- **EXERCISE BRIEF**: The answer must consist of every line below containing "roughly".

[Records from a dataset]
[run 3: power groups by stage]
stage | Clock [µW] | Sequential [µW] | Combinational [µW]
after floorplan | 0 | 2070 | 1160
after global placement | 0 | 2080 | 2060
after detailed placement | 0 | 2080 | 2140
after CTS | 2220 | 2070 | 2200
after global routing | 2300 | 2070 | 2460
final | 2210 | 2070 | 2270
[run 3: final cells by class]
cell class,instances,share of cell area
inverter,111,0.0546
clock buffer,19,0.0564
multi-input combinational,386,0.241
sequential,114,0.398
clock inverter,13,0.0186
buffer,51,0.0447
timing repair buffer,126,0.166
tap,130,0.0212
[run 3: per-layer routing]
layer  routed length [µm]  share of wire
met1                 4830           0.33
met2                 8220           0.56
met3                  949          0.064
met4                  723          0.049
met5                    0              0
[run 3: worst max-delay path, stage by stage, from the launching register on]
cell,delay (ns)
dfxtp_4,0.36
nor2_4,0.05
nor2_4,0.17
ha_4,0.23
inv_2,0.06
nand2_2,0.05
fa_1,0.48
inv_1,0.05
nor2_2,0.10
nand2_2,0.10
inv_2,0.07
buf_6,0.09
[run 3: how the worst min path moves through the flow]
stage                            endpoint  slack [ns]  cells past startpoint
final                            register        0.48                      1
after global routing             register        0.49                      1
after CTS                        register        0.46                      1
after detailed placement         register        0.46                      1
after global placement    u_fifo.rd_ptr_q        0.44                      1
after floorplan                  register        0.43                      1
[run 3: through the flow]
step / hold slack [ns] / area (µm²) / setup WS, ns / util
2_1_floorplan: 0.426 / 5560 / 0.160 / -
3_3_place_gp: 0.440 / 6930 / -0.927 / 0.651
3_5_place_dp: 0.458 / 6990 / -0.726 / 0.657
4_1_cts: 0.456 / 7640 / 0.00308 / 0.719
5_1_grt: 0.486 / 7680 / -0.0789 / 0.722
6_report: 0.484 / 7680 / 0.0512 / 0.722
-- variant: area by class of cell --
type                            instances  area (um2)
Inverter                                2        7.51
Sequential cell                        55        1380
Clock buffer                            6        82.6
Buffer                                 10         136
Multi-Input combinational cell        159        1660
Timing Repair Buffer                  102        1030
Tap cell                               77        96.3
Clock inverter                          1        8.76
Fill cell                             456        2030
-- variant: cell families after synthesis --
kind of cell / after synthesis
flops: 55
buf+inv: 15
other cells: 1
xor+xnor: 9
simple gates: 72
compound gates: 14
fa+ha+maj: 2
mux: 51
## src/rtl/seq_det_pkg.sv

```systemverilog
// Shared constants and helpers for the serial pattern detector and for other
// saturating counters in this codebase.
package seq_det_pkg;

    localparam int         MAX_PAT_W       = 16;
    localparam logic [2:0] DEFAULT_PATTERN = 3'b110;

    // Adds one to value and stops at all-ones for the given width (1..32).
    function automatic logic [31:0] sat_inc(input logic [31:0] value, input int width);
        logic [31:0] max_val;
        max_val = (width >= 32) ? 32'hFFFF_FFFF : ((32'd1 << width) - 32'd1);
        return (value >= max_val) ? max_val : value + 32'd1;
    endfunction

endpackage

```

## src/rtl/seq_detector_param_sat_counter.sv

```systemverilog
// Saturating event counter. A clear that arrives together with an increment
// loads 1, so the coincident event still gets counted.
module sat_counter
    import seq_det_pkg::*;
#(
    parameter int CNT_W = 8
) (
    input  logic             clk,
    input  logic             RESET,
    input  logic             inc,
    input  logic             clr,
    output logic [CNT_W-1:0] count,
    output logic             sat
);

    always_ff @(posedge clk) begin
        if (RESET) begin
            count <= '0;
        end else if (clr) begin
            count <= inc ? CNT_W'(1) : '0;
        end else if (inc) begin
            count <= CNT_W'(sat_inc(32'(count), CNT_W));
        end
    end

    assign sat = &count;

endmodule

```

## src/rtl/seq_detector_param.sv

```systemverilog
// Serial bit-pattern detector with selectable overlap, Mealy or registered
// match flag, input-enable qualifier and a saturating match counter.
module seq_detector_param
    import seq_det_pkg::*;
#(
    parameter int PAT_W   = 3,
    parameter     PATTERN = DEFAULT_PATTERN,
    parameter int OVERLAP = 1,
    parameter int REG_OUT = 0,
    parameter int CNT_W   = 8
) (
    input  logic             clk,
    input  logic             RESET,
    input  logic             X,
    input  logic             en,
    input  logic             clear_cnt,
    output logic             Z,
    output logic [CNT_W-1:0] match_cnt,
    output logic             cnt_sat
);

    if (PAT_W < 2 || PAT_W > MAX_PAT_W || $bits(PATTERN) != PAT_W
        || CNT_W < 1 || CNT_W > 32) begin : g_bad_cfg
        $error("seq_detector_param: PATTERN width must equal PAT_W (2..16), CNT_W 1..32");
    end

    localparam int               FW       = $clog2(PAT_W);
    localparam logic [FW-1:0]    FILL_MAX = FW'(PAT_W - 1);
    localparam logic [PAT_W-1:0] PAT_VAL  = PATTERN;

    logic [PAT_W-2:0] hist;
    logic [FW-1:0]    fill;
    logic [PAT_W-1:0] window;
    logic             hit;

    assign window = {hist, X};
    assign hit    = en && (fill == FILL_MAX) && (window == PAT_VAL);

    always_ff @(posedge clk) begin
        if (RESET) begin
            hist <= '0;
            fill <= '0;
        end else if (en) begin
            hist <= window[PAT_W-2:0];
            // Non-overlap restarts empty so the matched bits cannot be reused.
            if (hit && OVERLAP == 0) begin
                fill <= '0;
            end else if (fill != FILL_MAX) begin
                fill <= fill + FW'(1);
            end
        end
    end

    if (REG_OUT != 0) begin : g_reg_out
        logic z_q;
        always_ff @(posedge clk) begin
            if (RESET) begin
                z_q <= 1'b0;
            end else begin
                z_q <= hit;
            end
        end
        assign Z = z_q;
    end else begin : g_mealy_out
        assign Z = hit & ~RESET;
    end

    sat_counter #(
        .CNT_W(CNT_W)
    ) u_cnt (
        .clk  (clk),
        .RESET(RESET),
        .inc  (hit),
        .clr  (clear_cnt),
        .count(match_cnt),
        .sat  (cnt_sat)
    );

endmodule
```

## config.mk

```make
export PLATFORM = sky130hd
export DESIGN_NAME = seq_detector_param
export DESIGN_NICKNAME = d
export VERILOG_FILES = /design/src/rtl/seq_det_pkg.sv /design/src/rtl/seq_detector_param_sat_counter.sv /design/src/rtl/seq_detector_param.sv
export SDC_FILE = /design/constraint.sdc
export NUM_CORES = 1
export LEC_CHECK = 0
export BUFFER_PORTS_ARGS = -buffer_cell sky130_fd_sc_hd__buf_2
export CORE_AREA = 2 2 47 49
export DETAILED_ROUTE_END_ITERATION = 8
export DIE_AREA = 0 0 49 51
export GPL_ROUTABILITY_DRIVEN = 0
export HOLD_SLACK_MARGIN = 0.08
export SLEW_MARGIN = 30
export SYNTH_ARGS = -nofsm -noshare
export SYNTH_HDL_FRONTEND = slang
export SYNTH_SLANG_ARGS = --single-unit
export TNS_END_PERCENT = 20
```

## constraint.sdc

```tcl
create_clock -name clk -period 3.3 [get_ports clk]
set_input_delay 0.495 -clock clk [delete_from_list [all_inputs] [get_ports clk]]
set_output_delay 0.495 -clock clk [all_outputs]
set_load 0.03 [all_outputs]
```

**Word level (Yosys, flattened, before mapping)**

Index checks and enable logic that the tools add are counted.

- Output and inout bits: 10
- Logic and storage cells: 20
- Register bits after elaboration: 12

- $lt $le $gt $ge: 1
- Reduce and logical (&&, ||, !) cells: 5
- Bitwise logic cells: 2
- Muxes and demuxes: 4
- Equal/unequal tests: 3
- $add $sub $neg: 2

Operators with widths:

| operator | number |
|---|---|
| 8-bit 2-to-1 mux | 3 |
| 8-bit by 1-bit adder with 8-bit output, second input constant | 1 |
| 8-bit greater-or-equal comparator, second input constant | 1 |
| 8-bit AND reduction | 1 |
| 3-bit == test, second input constant | 1 |
| 2-bit by 1-bit adder with 2-bit output, second input constant | 1 |
| 2-bit == test, second input constant | 1 |
| 1-bit logical AND | 2 |
| 2-bit inequality test, second input constant | 1 |
| 2-bit AND reduction | 1 |
| 2-bit nonzero test | 1 |
| 1-bit AND | 1 |
| 1-bit 2-to-1 mux | 1 |
| 1-bit NOT | 1 |

**Logic depth before layout (Yosys ltp)**

- Depth in word-level cells: 5
- Gate-level depth with buffers: 6
- Mapped depth without buffers: 6

**Modules after synthesis**

Synthesis repeated with hierarchy kept, for this count alone.

- Cell total of the unflattened synthesis: 66
- Area total of the unflattened synthesis: 623.1 sq um

Modules (own cells, without submodules):

| module | cells each | area an instance (sq um) | seq. area each (sq um) | times used |
|---|---|---|---|---|
| sat_counter | 45 | 402.9 | 160.2 | 1 |
| seq_detector_param | 21 | 220.2 | 80.1 | 1 |

**Worst setup path after synthesis**

No wires, ideal clock.

- Path kind: in2out
- Start point: in X
- End point: out Z
- Arrival: 1.396 ns
- Buffers on the path: 0
- Setup slack: 1.409 ns
- Required time: 2.805 ns
- Stages: 3
- Path through: nand2b_1 or2_4 nor2_1

- Cells in the longest elaborated chain, start to end: 3

RTL lines:

| element | RTL line | RTL |
|---|---|---|
| start, declared | seq_detector_param.sv:14 | `input logic X,` |
| 3-bit == test | seq_detector_param.sv:37 | `assign hit = en && (fill == FILL_MAX) && (window == PAT_VAL);` |
| 1-bit logical AND | seq_detector_param.sv:37 |  |
| 1-bit AND | seq_detector_param.sv:65 | `assign Z = hit & ~RESET;` |
| end, declared | seq_detector_param.sv:17 | `output logic Z,` |

No other way between the ends.

**Final worst setup path**

- Start point: reg u_cnt.count[0]
- End point: out cnt_sat

- Cells in the longest elaborated chain, start to end: 1

RTL lines:

| element | RTL line | RTL |
|---|---|---|
| start, declared | seq_detector_param_sat_counter.sv:12 | `output logic [CNT_W-1:0] count,` |
| start signal, assigned | seq_detector_param_sat_counter.sv:20 | `count <= inc ? CNT_W'(1) : '0;` |
| start signal, assigned | seq_detector_param_sat_counter.sv:22 | `count <= CNT_W'(sat_inc(32'(count), CNT_W));` |
| 8-bit AND reduction | seq_detector_param_sat_counter.sv:26 | `assign sat = &count;` |
| end, declared | seq_detector_param.sv:19 | `output logic cnt_sat` |

No other way between the ends.

==> summary.txt <==
Finish
  • Share of cells above drive strength 1: 0.3253
  • Antenna cell count: 0
  • Final design utilization: 0.3614
  • Most frequent cells in the layout: 14 x buf_2, 12 x dfxtp_1, 8 x nor2_1
  • Nets: 91
  • Most common cell after layout, fill and taps aside: buf_2
  • Post-route non-filler standard cell count: around 110
  • Area Overhead vs Synth: 22.63%
  • Fin area: about 750 um^2

Yosys
  • Seq/Total Area, Yosys: 0.3951
  • Syn Inst Count: 66
  • Yosys top cell by area: dfxtp_1
  • Synth cell types: 28
  • #FFs+latches synth: 12
  • Synth Net Count: between 70 and 80
  • Cell Area, Synth: just over 600 um^2
  • Synth area leaders: dfxtp_1 40%, nor2_4 5.6%, a21oi_1 4.9%, a211oi_1 4.9%, nor2_1 4.9%
  • Share of the synthesized area in the top cell type: 0.3951
  • Synth Warn #: 0
  • Syn Area/Cell: a little over 9 um^2

Timing
  • Worst slew pin tran: around 0.25 ns
  • Max_slew headroom: 0.8328
  • Minimum clock period: 2.067 ns
  • Final WS setup: around 1.2 ns
  • Fin. max-slew vios: 0
  • Setup Viol. Count Final: 0
  • Fmax: between 0.4 and 0.5 GHz
  • Worst clock skew: 0.005888 ns
  • Setup Total Neg Slack: 0 ns
  • Worst Hold Slack: approximately 0.46 ns
  • Final Hold Fails: 0
  • Unrepaired setup endpoints after global routing: no
  • Tcrit/Tclk final: 0.6263

Placed design
  • DP HPWL: 932.8 um
  • Pre-CTS setup slack: approximately 1.4 ns
  • Placed Cells incl. Taps: approximately 110
  • PortBufs: 14
  • Placed instance area: a little over 700 um^2

Power
  • Power Density: around 400 mW/mm^2
  • Worst vdd ir: 0.2657 mV
  • Tot Pwr: just under 0.3 mW
  • Leakage: ~0.29 nW

Global route
  • GR peak layer: met1
  • Vias in the first global route: around 470
  • GRT met1 Usage: 0.1544
  • Met2 usage: 0.1507
  • Total GRT Usage: 0.1089
  • GRT overflow: 0
  • Wire length of the first global-routing pass: about 2.1 mm
  • Initial antenna violation count: 0
  • Largest net degree at the start of global routing: 9
  • Met3 usage: 0.02632

Route
  • Final WL: between 1 and 1.5 mm
  • 1st-pass router iterations: 5
  • DRC violations left: 0
  • Per-cell routed wire length: 11.05 um
  • Routed vias: around 570
  • Via-per-instance ratio: ~5.1
  • Post-DRT Antenna Nets: 0
  • DR iter-0 viols: 22

Setup path
  • CP endpoint kind: primary output
  • CP Max Fanout: 7
  • Required time worst endpoint: between 2 and 3 ns
  • Startpoint Class: flip-flop
  • Crit-path leading delay family: flip-flops
  • CP cell instances: ha_1 -> nand3_2 -> nor2_4 -> buf_2
  • CP max-delay cell: dfxtp_1
  • Worst path arrival time: approximately 1.6 ns
  • Number of buffer and inverter stages on the critical path: 1
  • CP Class: reg -> out
  • Critical Path Max Stage Delay: roughly 0.46 ns

Clock network
  • Clock slew at reported path FFs: around 0.08 ns
  • Num CTS Buffers: 3
  • # resized after CTS: 0
  • Clock sinks: 12
  • CTS root buf: clkbuf_4
  • CTS tree: done
  • H-tree lvl count: 1
  • Clock Latency Late Sink: approximately 0.27 ns
  • Post-CTS Setup Inserts: 0
  • Longest Clk Path Bufs: 2
  • CTS Hold Bufs: 0

Die
  • Area of the core: about 0.0021 mm^2
  • # IOs: 15
  • Die ar.: around 0.0025 mm^2
  • Row cnt: 17
  • Die Y: roughly 51 um
  • Die width: a little under 50 um
  • Initial Utilization: 0.2947

Outcome
  • Status: finished, final reports clean

Flow run
  • Max cap viols: 0

Worst hold path
  • Tightest Hold Check Type: in -> reg
-- area by class of cell --
| cell class | instances | area [um^2] |
|---|---|---|
| inverters | 4 | 15.01 |
| clock buffers | 4 | 36.28 |
| flip-flops and latches | 12 | 240.2 |
| repair buffers | 14 | 70.07 |
| multi-input cells | 49 | 349.1 |
| fillers | 227 | 1318 |
| well taps | 28 | 35.03 |
-- where the power goes --
group          leakage [nW]  internal [mW]  switching [mW]  total, mW
clock network        0.0210         0.0670          0.0499      0.117
logic                 0.173        0.00974          0.0117     0.0214
registers            0.0974          0.149         0.00301      0.152
total                 0.291          0.226          0.0645      0.291
-- logic make-up (layout without fill, tap and decap cells) --
| family | after synthesis | in the layout | synth area share |
|---|---|---|---|
| AOI/OAI and AO/OA | 17 | 17 | 0.2017 |
| xor gates and xnor gates | 1 | 1 | 0.01441 |
| adders and majority gates | 2 | 2 | 0.04115 |
| buffers and inverters | 5 | 22 | 0.03085 |
| DFF | 12 | 12 | 0.3951 |
| muxes | 2 | 2 | 0.03292 |
| and+or+nand+nor | 27 | 27 | 0.2840 |
-- state kept, by name, indices dropped and copies added, names as in the netlist --
signal / cells
fill: 2
hist: 2
u_cnt.count: 8
-- layer usage --
layer | routed length, um | share of wire
met5 | 0 | 0
met2 | 555 | 0.45
met3 | 92 | 0.075
met1 | 577 | 0.47
met4 | 0 | 0
-- tightest hold or removal path, cell delays in order --
cell	delay, ns
buf_2	0.08
mux2i_1	0.06
nor2_1	0.07
-- path summary, 6_finish.rpt --
check	startpoint	end	slack, ns	cells after the start
setup / recovery	u_cnt.count[0]$_SDFFE_PP0P_	cnt_sat	1.23	4
setup reg to reg	u_cnt.count[0]$_SDFFE_PP0P_	u_cnt.count[0]$_SDFFE_PP0P_	1.81	5
hold / removal	X	hist[0]$_SDFFE_PP0P_	0.46	3
hold reg to reg	fill[1]$_SDFFE_PP0P_	fill[1]$_SDFFE_PP0P_	0.50	2
-- Yosys cell counts --
library cell  count
dfxtp_1          12
nor2_1            8
a21oi_1           6
a211oi_1          4
inv_1             4
nand3_1           3
nor2_4            3
a311oi_1          2
ha_1              2
mux2i_1           2
nand3_2           2
nand4_1           2
a311oi_2          1
a41oi_1           1
and3_1            1
clkbuf_1          1
nand2_1           1
nand2b_1          1
nor2b_1           1
nor3_1            1
nor4_1            1
nor4_2            1
o211a_1           1
o21ai_0           1
o22ai_1           1
or2_2             1
or2_4             1
xnor2_1           1
Note: power is estimated with default switching activity, not from simulation.
## src/rtl/harvos_pkg.sv

```systemverilog
// Shared definitions for the trap path: privilege levels, trap sequencer
// states, interrupt bit positions and the CSR field positions it reads.
package harvos_pkg;

   typedef enum logic [1:0] {
      PRIV_U = 2'b00,
      PRIV_S = 2'b01,
      PRIV_M = 2'b11
   } priv_e;

   typedef enum logic [2:0] {
      ST_IDLE       = 3'd0,
      ST_FLUSH      = 3'd1,
      ST_COMMIT     = 3'd2,
      ST_REDIRECT   = 3'd3,
      ST_RET_FLUSH  = 3'd4,
      ST_RET_COMMIT = 3'd5
   } trap_state_e;

   // Supervisor interrupt bit positions in sip/sie (also the cause codes)
   localparam int IRQ_SSI = 1;
   localparam int IRQ_STI = 5;
   localparam int IRQ_SEI = 9;

   // sstatus field positions
   localparam int SSTATUS_SIE = 1;
   localparam int SSTATUS_SPP = 8;

   // Value of the scause MSB for an interrupt (0 for an exception)
   localparam logic CAUSE_INTR = 1'b1;

endpackage

```

## src/rtl/trap_sequencer_prio_enc.sv

```systemverilog
// Supervisor interrupt pending/enable evaluation and fixed-priority pick.
// Pending = sip | timer-elapsed (STI) | external line (SEI), masked by sie,
// gated by the global enable derived from the current privilege.
module trap_prio_enc
   import harvos_pkg::*;
#(
   parameter int XLEN = 32
) (
   input  priv_e            cur_priv,
   input  logic [XLEN-1:0]  sstatus_q,
   input  logic [XLEN-1:0]  sie_q,
   input  logic [XLEN-1:0]  sip_q,
   input  logic [XLEN-1:0]  time_value,
   input  logic [XLEN-1:0]  stimecmp_q,
   input  logic             ext_irq,
   output logic             take_irq,
   output logic [4:0]       irq_code
);

   logic            timer_hit;
   logic            glb_en;
   logic            sei_m;
   logic            ssi_m;
   logic            sti_m;
   logic            unused_bits;

   // Only the three supervisor interrupt bits and sstatus.SIE matter here
   assign unused_bits = ^{sstatus_q, sie_q, sip_q};

   // Pending/enable evaluation and priority SEI > SSI > STI
   always_comb begin
      timer_hit = (time_value >= stimecmp_q);
      glb_en    = (cur_priv == PRIV_U) ||
                  ((cur_priv == PRIV_S) && sstatus_q[SSTATUS_SIE]);
      sei_m     = (sip_q[IRQ_SEI] | ext_irq)   & sie_q[IRQ_SEI];
      ssi_m     =  sip_q[IRQ_SSI]              & sie_q[IRQ_SSI];
      sti_m     = (sip_q[IRQ_STI] | timer_hit) & sie_q[IRQ_STI];
      take_irq  = 1'b0;
      irq_code  = 5'd0;
      if (glb_en) begin
         if (sei_m) begin
            take_irq = 1'b1;
            irq_code = 5'(IRQ_SEI);
         end else if (ssi_m) begin
            take_irq = 1'b1;
            irq_code = 5'(IRQ_SSI);
         end else if (sti_m) begin
            take_irq = 1'b1;
            irq_code = 5'(IRQ_STI);
         end
      end
   end

endmodule

```

## src/rtl/trap_sequencer.sv

```systemverilog
// Supervisor trap/return sequencer. In IDLE it accepts one event (exception,
// interrupt or SRET), drains the pipeline via flush_req/flush_ack (bounded by
// FLUSH_TIMEOUT), then commits the CSR update and redirects fetch.
module trap_sequencer
   import harvos_pkg::*;
#(
   parameter int XLEN          = 32,
   parameter int FLUSH_TIMEOUT = 15
) (
   input  logic             clk,
   input  logic             rst,
   input  priv_e            cur_priv,
   input  logic [XLEN-1:0]  sstatus_q,
   input  logic [XLEN-1:0]  sie_q,
   input  logic [XLEN-1:0]  sip_q,
   input  logic [XLEN-1:0]  stvec_q,
   input  logic [XLEN-1:0]  sepc_q,
   input  logic [XLEN-1:0]  time_value,
   input  logic [XLEN-1:0]  stimecmp_q,
   input  logic             ext_irq,
   input  logic             exc_valid,
   input  logic [4:0]       exc_cause,
   input  logic [XLEN-1:0]  exc_pc,
   input  logic [XLEN-1:0]  exc_tval,
   input  logic [XLEN-1:0]  irq_pc,
   input  logic             sret_req,
   output logic             flush_req,
   input  logic             flush_ack,
   output logic             trap_set,
   output logic             trap_is_irq,
   output logic [XLEN-1:0]  trap_scause,
   output logic [XLEN-1:0]  trap_sepc,
   output logic [XLEN-1:0]  trap_stval,
   output logic             do_sret,
   output priv_e            next_priv,
   output logic             redirect_valid,
   output logic [XLEN-1:0]  redirect_pc,
   output logic             busy,
   output logic             flush_timeout_err
);

   localparam int                CNT_W     = $clog2(FLUSH_TIMEOUT + 1);
   localparam logic [CNT_W-1:0]  CNT_LIMIT = CNT_W'(FLUSH_TIMEOUT - 1);

   trap_state_e       state_q, state_d;
   logic [CNT_W-1:0]  cnt_q, cnt_d;
   logic [XLEN-1:0]   cause_q, cause_d;
   logic [XLEN-1:0]   epc_q, epc_d;
   logic [XLEN-1:0]   tval_q, tval_d;
   logic              err_q, err_d;
   logic              take_irq;
   logic [4:0]        irq_code;

   trap_prio_enc #(
      .XLEN (XLEN)
   ) u_prio (
      .cur_priv   (cur_priv),
      .sstatus_q  (sstatus_q),
      .sie_q      (sie_q),
      .sip_q      (sip_q),
      .time_value (time_value),
      .stimecmp_q (stimecmp_q),
      .ext_irq    (ext_irq),
      .take_irq   (take_irq),
      .irq_code   (irq_code)
   );

   // Latched trap record is presented continuously; trap_set qualifies it
   assign trap_scause       = cause_q;
   assign trap_sepc         = epc_q;
   assign trap_stval        = tval_q;
   assign busy              = (state_q != ST_IDLE);
   assign flush_timeout_err = err_q;

   // Next-state, capture of the accepted event and Moore outputs
   always_comb begin
      state_d        = state_q;
      cnt_d          = cnt_q;
      cause_d        = cause_q;
      epc_d          = epc_q;
      tval_d         = tval_q;
      err_d          = err_q;
      flush_req      = 1'b0;
      trap_set       = 1'b0;
      trap_is_irq    = 1'b0;
      do_sret        = 1'b0;
      redirect_valid = 1'b0;
      redirect_pc    = '0;
      next_priv      = PRIV_U;
      case (state_q)
         ST_IDLE: begin
            cnt_d = '0;
            // Exception beats interrupts beats SRET; losers are simply dropped
            if (exc_valid) begin
               cause_d = XLEN'(exc_cause);
               epc_d   = exc_pc;
               tval_d  = exc_tval;
               state_d = ST_FLUSH;
            end else if (take_irq) begin
               cause_d            = '0;
               cause_d[4:0]       = irq_code;
               cause_d[XLEN-1]    = CAUSE_INTR;
               epc_d              = irq_pc;
               tval_d             = '0;
               state_d            = ST_FLUSH;
            end else if (sret_req) begin
               state_d = ST_RET_FLUSH;
            end
         end
         ST_FLUSH, ST_RET_FLUSH: begin
            flush_req = 1'b1;
            // A missing ack after the budget is recorded, then treated as acked
            if (flush_ack || (cnt_q == CNT_LIMIT)) begin
               if (!flush_ack) begin
                  err_d = 1'b1;
               end
               cnt_d   = '0;
               state_d = (state_q == ST_FLUSH) ? ST_COMMIT : ST_RET_COMMIT;
            end else begin
               cnt_d = cnt_q + CNT_W'(1);
            end
         end
         ST_COMMIT: begin
            trap_set    = 1'b1;
            trap_is_irq = cause_q[XLEN-1];
            state_d     = ST_REDIRECT;
         end
         ST_REDIRECT: begin
            redirect_valid = 1'b1;
            redirect_pc    = stvec_q & ~XLEN'(3);
            state_d        = ST_IDLE;
         end
         ST_RET_COMMIT: begin
            do_sret        = 1'b1;
            redirect_valid = 1'b1;
            redirect_pc    = sepc_q;
            next_priv      = sstatus_q[SSTATUS_SPP] ? PRIV_S : PRIV_U;
            state_d        = ST_IDLE;
         end
         default: begin
            state_d = ST_IDLE;
         end
      endcase
   end

   // State, timeout counter, trap record and sticky timeout flag
   always_ff @(posedge clk) begin
      if (rst) begin
         state_q <= ST_IDLE;
         cnt_q   <= '0;
         cause_q <= '0;
         epc_q   <= '0;
         tval_q  <= '0;
         err_q   <= 1'b0;
      end else begin
         state_q <= state_d;
         cnt_q   <= cnt_d;
         cause_q <= cause_d;
         epc_q   <= epc_d;
         tval_q  <= tval_d;
         err_q   <= err_d;
      end
   end

endmodule
```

- **YOUR RESPONSE**:
  • Critical Path Max Stage Delay: roughly 0.46 ns
  • Die Y: roughly 51 um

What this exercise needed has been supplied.